>>>

--- src/logic/count_gen.sv ---
/*
 * Free-running count source in the fabric clock domain.
 * Counts while enable is high and strobes count_valid with every new word.
 */

`timescale 1ns/1ps

module count_gen #(
   parameter int unsigned WIDTH = 3           // Count word width, 3 to 10
) (
   input  logic             pll_clk_div3,     // Fabric clock
   input  logic             reset_buf_n,      // Async reset, active low
   input  logic             enable,           // Count enable, buffered
   output logic [WIDTH-1:0] count,            // Word handed to the serializer
   output logic             count_valid       // High while count is fresh
);

   logic [WIDTH-1:0] cnt;                     // Running counter

   // Counter wraps mod 2^WIDTH and holds while disabled
   always_ff @(posedge pll_clk_div3 or negedge reset_buf_n) begin
      if (!reset_buf_n) begin
         cnt         <= '0;
         count       <= '0;
         count_valid <= 1'b0;
      end else begin
         count_valid <= enable;               // Registered enable is the strobe
         if (enable) begin
            count <= cnt;                     // Pre-increment value goes out
            cnt   <= cnt + 1'b1;              // Natural wrap
         end
      end
   end

endmodule : count_gen

--- config.mk ---
export PLATFORM = sky130hd
export DESIGN_NAME = count_gen
export DESIGN_NICKNAME = d
export VERILOG_FILES = /design/src/logic/count_gen.sv
export SDC_FILE = /design/constraint.sdc
export NUM_CORES = 1
export LEC_CHECK = 0
export BUFFER_PORTS_ARGS = -buffer_cell sky130_fd_sc_hd__buf_2
export CAP_MARGIN = 15
export CORE_AREA = 2 2 39 41
export CTS_BUF_LIST = sky130_fd_sc_hd__clkbuf_8 sky130_fd_sc_hd__clkbuf_16
export DETAILED_ROUTE_END_ITERATION = 16
export DIE_AREA = 0 0 41 43
export SYNTH_ARGS = -nofsm -noshare
export SYNTH_HDL_FRONTEND = slang
export SYNTH_SLANG_ARGS = --single-unit
export TNS_END_PERCENT = 1
--- constraint.sdc ---
create_clock -name pll_clk_div3 -period 2.1 [get_ports pll_clk_div3]
set_clock_uncertainty 0.2 [all_clocks]
set_input_delay 0.21 -clock pll_clk_div3 [delete_from_list [all_inputs] [get_ports pll_clk_div3]]
set_output_delay 0.21 -clock pll_clk_div3 [all_outputs]
set_load 0.005 [all_outputs]
==> Flow_metrics.wiki <==
{| class="wikitable"
! Metric !! Value
|-
| Outcome || finished, final reports clean
|-
| Minimum hold slack || 17.0 ps
|-
| Number of buffers between clock root and the deepest sink || 2
|-
| Sum of negative setup slack || 0 ps
|-
| Drc violations || 0
|-
| Shortest period the worst path allows || roughly 1300 ps
|-
| Largest net degree at the start of global routing || 8
|-
| Data required time at the worst endpoint || 2010 ps
|-
| Sequential Area || 175 um2
|-
| Vias post-DR || 152
|-
| Fraction of layout cells with a size suffix above 1 || around 50%
|-
| Die Area || ~1800 um2
|-
| Count of flip-flops with a built-in enable after synthesis || 0
|-
| Inserted Diodes || 0
|-
| Net count after synthesis || 20
|-
| All-layer global routing usage || 6.39%
|-
| P_leak || 0.185 nW
|-
| Num Clock Sinks || 7
|-
| Height of the die || about 43 um
|-
| Max-Slew Margin vs Limit || 87.7%
|-
| Total number of H-tree levels || 1
|-
| Most frequent cell after synthesis || dfrtp_1
|-
| Final standard cell count with taps included and fillers excluded || 42
|-
| Transition time of the tightest slew-check pin || roughly 180 ps
|-
| Area share of the largest cell type after synthesis || between 60% and 70%
|-
| Slew Limit Fails || 0
|-
| Routed vias/inst || 3.62
|-
| Sequential share of the synthesized area || between 60% and 70%
|-
| Total overflow reported by the global router || 0
|-
| Post-detailed-routing wire length || ~440 um
|-
| Critical Path End Type || flip-flop
|-
| TritonCTS clock tree || done
|-
| Cell-internal power || 0.000429 W
|-
| Maximum fanout along the worst path || 3
|-
| Pwr Density || 1530 nW/um2
|-
| Worst Hold Class || input port to flip-flop
|-
| CP Data Arrival Time || approximately 1200 ps
|-
| Initial core utilization || 20.3%
|-
| Filler Cell Count || 138
|-
| Biggest area consumer among synthesized cells || dfrtp_1
|-
| CTS root buf || clkbuf_8
|-
| Sw Share || 25.1%
|-
| Number of max-cap violations || 0
|-
| Clock network latency to the later pin of the worst-skew pair || between 200 and 250 ps
|-
| Max frequency || 782 MHz
|-
| Flip-flop cell with the highest count after synthesis || dfrtp_1
|-
| Placed cell count || 37
|-
| Via count of the first global-routing pass || 156
|-
| Die width || a little over 40 um
|-
| Syn Area/Cell || 17.5 um2
|-
| Number of distinct library cells after synthesis || 7
|-
| Number of failing setup endpoints in the final timing report || 0
|-
| Top cells by count, synth || dfrtp_1, mux2_4
|-
| Routed len/inst || 10.6 um
|-
| Number of antenna violations at the first check in global routing || 0
|-
| Global-route wire length before repair || 655 um
|-
| Post-route clock period utilization || 60.9%
|-
| CTS clock-pin slew for the worst setup and hold paths || 40 ps
|-
| First-pass DRT Iterations || 1
|-
| RSZ-0062 raised after global routing || false
|-
| Largest vdd supply drop || 0.500 mV
|-
| Proportion of power drawn by flip-flops and latches || between 40% and 50%
|-
| Cells after synthesis || 16
|-
| Flip-flop and latch count after synthesis || 7
|-
| Total area of multi-input combinational cells || 93.8 um2
|-
| Port buffer count || 6
|-
| Final number of hold-violating endpoints || 0
|-
| Detailed Route Iter0 Violations || 0
|-
| Number of buffers added for setup after CTS || 0
|-
| Number of clock buffers inserted by TritonCTS || 3
|-
| Kind of start point of the critical path || flip-flop
|-
| Number of nets with antenna violations after detailed routing || 0
|-
| Weighted congestion at the end of routability-driven global placement || 0.570
|-
| Clock share of power || 31.8%
|-
| Sw power || 0.000144 W
|-
| IO Count || 7
|-
| Final #Nets || 31
|-
| R2R setup slack || 820 ps
|-
| # rows || 14
|-
| Portion of total power attributed to combinational logic || a little over a quarter
|-
| Top post-synthesis cells by area || dfrtp_1, mux2_4, ha_1
|-
| Async SR Flop Fraction || between 90% and 100%
|-
| Layout area overhead || 33.5%
|-
| Kind of critical path || flip-flop to flip-flop
|-
| Placeable core region || 1380 um2
|-
| Syn Std Cell Area || around 280 um2
|-
| Synth warn || 0
|}
area by class of cell:
class,count,share of cell area (%)
repair buffers,7,10.7
multi-input cells,8,25.1
flip-flops and latches,7,46.8
clock inverters,1,1.00
clock buffers,3,11.0
well taps,16,5.35
layer usage:
metal  track usage (%)  up-vias  part of all wire, %
li1                  -       72                    -
met3              3.14        0                  9.2
met1              8.31       73                   48
met5                 0        -                    0
met2              6.25        7                   43
met4              8.00        0                    0
state kept, by name, indices dropped and copies added, names as in the netlist:
| signal | cells |
|---|---|
| count | 3 |
| count_valid | 1 |
| cnt | 3 |
layout by cell type (no fill, tap or decap), drive strengths merged:
cell	count
nand2	1
mux2	4
dlygate4sd3	1
ha	1
xnor2	1
xor2	1
inv	1
clkbuf	3
buf	6
dfrtp	7
path summary, 6_finish.rpt:
kind / from / to / cells after the start
max in group asynchronous: reset_buf_n / count_valid / 2
min reg2reg: cnt[2] / cnt[2] / 1
min in group asynchronous: reset_buf_n / count[1] / 2
max reg2reg: cnt[0] / cnt[1] / 2
max: cnt[0] / cnt[1] / 2
min: enable / count_valid / 1
cells by family (layout without fill, tap and decap cells):
group	after synthesis	after routing	share of synthesized area, %
xor gates and xnor gates	2	2	6.25
and+or+nand+nor	1	1	1.34
muxes	4	4	21.4
adders and majority gates	1	1	4.46
DFF	7	7	62.5
buffers and inverters	1	11	4.02
stage by stage:
step                      total power (W)  utilization (%)  cell area, um2  setup slack [ps]
after floorplan                  0.000340                -             280               867
after global placement           0.000380             23.1             319               858
after detailed placement         0.000395             23.1             319               819
after CTS                        0.000584             27.0             374               814
after global routing             0.000608             27.0             374               796
final                            0.000573             27.0             374               821
power groups by stage:
stage	clock network (W)	logic, W	registers [W]
2_1_floorplan	0	0.000103	0.000236
6_report	0.000182	0.000151	0.000239
3_5_place_dp	0	0.000154	0.000241
3_3_place_gp	0	0.000144	0.000236
4_1_cts	0.000188	0.000154	0.000241
5_1_grt	0.000195	0.000166	0.000248
critical path, stage by stage, from the launching register on:
cell	delay, ps
dfrtp_1	400
ha_1	310
mux2_4	250
repair_timing:
action | CTS | global route
endpoints found under the setup margin | 0 | 0
hold buffers | 1 | 0
hold endpoints to repair | 7 | 0
gates resized for setup | 0 | 0
Note: power is estimated with default switching activity, not from simulation.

<<<

__Prompt__
Take the listing above and repeat exactly the lines from the one containing "output logic [WIDTH-1:0]" through the one containing "export DESIGN_NICKNAME = d", both included.

__Result__
   output logic [WIDTH-1:0] count,            // Word handed to the serializer
   output logic             count_valid       // High while count is fresh
);

   logic [WIDTH-1:0] cnt;                     // Running counter

   // Counter wraps mod 2^WIDTH and holds while disabled
   always_ff @(posedge pll_clk_div3 or negedge reset_buf_n) begin
      if (!reset_buf_n) begin
         cnt         <= '0;
         count       <= '0;
         count_valid <= 1'b0;
      end else begin
         count_valid <= enable;               // Registered enable is the strobe
         if (enable) begin
            count <= cnt;                     // Pre-increment value goes out
            cnt   <= cnt + 1'b1;              // Natural wrap
         end
      end
   end

endmodule : count_gen

--- config.mk ---
export PLATFORM = sky130hd
export DESIGN_NAME = count_gen
export DESIGN_NICKNAME = d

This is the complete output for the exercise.